Key Takeaways for Investors

  • Ongoing margin tailwinds: Deposit cost reductions and asset mix shifts continue to expand NIM; management sees potential for further NIM gains in 2025 on a normalized curve .
  • Earnings quality improving: Adjusted efficiency ratio ~51% (ex non-recurring) underscores positive operating leverage, despite one-off Q4 expenses .
  • Capital return catalyst: Dividend doubled to $0.10 signals confidence in forward earnings and supports a shareholder-friendly narrative .
  • Credit benign: NPLs remain low (0.14% of loans), net losses zero, ACL at 1.22%; reserve likely to scale with growth rather than deteriorating credit .
  • Fee diversification: While swap fees may normalize, wires/TM/SBA gains targeted to offset; SBA 7(a) activity planned to more than double, bolstering fee line .

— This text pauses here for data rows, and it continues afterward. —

Source: an optimization exercise on an open RTL-to-GDS flow (aim: small area, a short achievable clock period and few clock cycles per item). Production flows keep margins and buffers that such runs may drop. Only simulation tests tie the RTL to the original design; equivalence was not proved.

v6:
## air_cmac
module air_cmac (
    input  wire         clk,
    input  wire         rst,
    input  wire         in_valid,
    output wire         in_ready,
    input  wire         in_first,
    input  wire         in_last,
    input  wire [4:0]   in_nbytes,
    input  wire [127:0] in_key,
    input  wire [127:0] in_data,
    output reg          out_valid,
    input  wire         out_ready,
    output wire [63:0]  out_tag
);
==> module aes_key_step, before the edit <==
module aes_key_step (
    input  wire [127:0] rk,
    input  wire [7:0]   rcon,
    output wire [127:0] next
);
    wire [31:0] w0 = rk[127:96] ^ {rcon, 24'h0};
    wire [31:0] w1 = rk[95:64];
    wire [31:0] w2 = rk[63:32];
    wire [31:0] w3 = rk[31:0];
    wire [31:0] sw;
    aes_sbox u_s0 (.a(w3[23:16]), .y(sw[31:24]));
    aes_sbox u_s1 (.a(w3[15:8]),  .y(sw[23:16]));
    aes_sbox u_s2 (.a(w3[7:0]),   .y(sw[15:8]));
    aes_sbox u_s3 (.a(w3[31:24]), .y(sw[7:0]));
    wire [31:0] p1 = w0 ^ w1;
    wire [31:0] p2 = p1 ^ w2;
    wire [31:0] p3 = p2 ^ w3;
    assign next = {w0 ^ sw, p1 ^ sw, p2 ^ sw, p3 ^ sw};
endmodule
==> module aes_round, before the edit <==
module aes_round (
    input  wire [127:0] state,
    input  wire [127:0] rk,
    output wire [127:0] sr,
    output wire [127:0] mcx
);
    wire [127:0] sb;
    genvar i;
    generate
        for (i = 0; i < 16; i = i + 1) begin : g_sub
            aes_sbox u_sbox (.a(state[127-8*i -: 8]), .y(sb[127-8*i -: 8]));
        end
    endgenerate
    genvar c, r, j;
    generate
        for (c = 0; c < 4; c = c + 1) begin : g_col
            for (r = 0; r < 4; r = r + 1) begin : g_row
                assign sr[127-8*(4*c+r) -: 8] = sb[127-8*(4*((c+r)%4)+r) -: 8];
            end
        end
    endgenerate
    generate
        for (c = 0; c < 4; c = c + 1) begin : g_mix
            wire [7:0] a [0:3];
            wire [7:0] p [0:3];
            for (r = 0; r < 4; r = r + 1) begin : g_a
                assign a[r] = sr[127-32*c-8*r -: 8];
            end
            for (r = 0; r < 4; r = r + 1) begin : g_p
                assign p[r] = a[r] ^ a[(r+1)%4];
            end
            for (r = 0; r < 4; r = r + 1) begin : g_out
                wire [7:0] k  = rk[127-32*c-8*r -: 8];
                wire [7:0] x  = (a[(r+1)%4] ^ k) ^ p[(r+2)%4];
                wire [7:0] y  = {p[r][6:4], p[r][3] ^ p[r][7], p[r][2] ^ p[r][7],
                                 p[r][1], p[r][0] ^ p[r][7], p[r][7]};
                assign mcx[127-32*c-8*r -: 8] = x ^ y;
            end
        end
    endgenerate
endmodule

  • Growth trajectory: High single-digit to low double-digit loan growth targeted; deposits to grow in line, supported by scalable verticals (attorneys, medical, associations, correspondent banking) .
  • Near-term trading: Dividend increase and margin stability are positive catalysts; watch Q1 expense run-rate (~$12M) and any moderation in fee income for impact on quarterly operating leverage .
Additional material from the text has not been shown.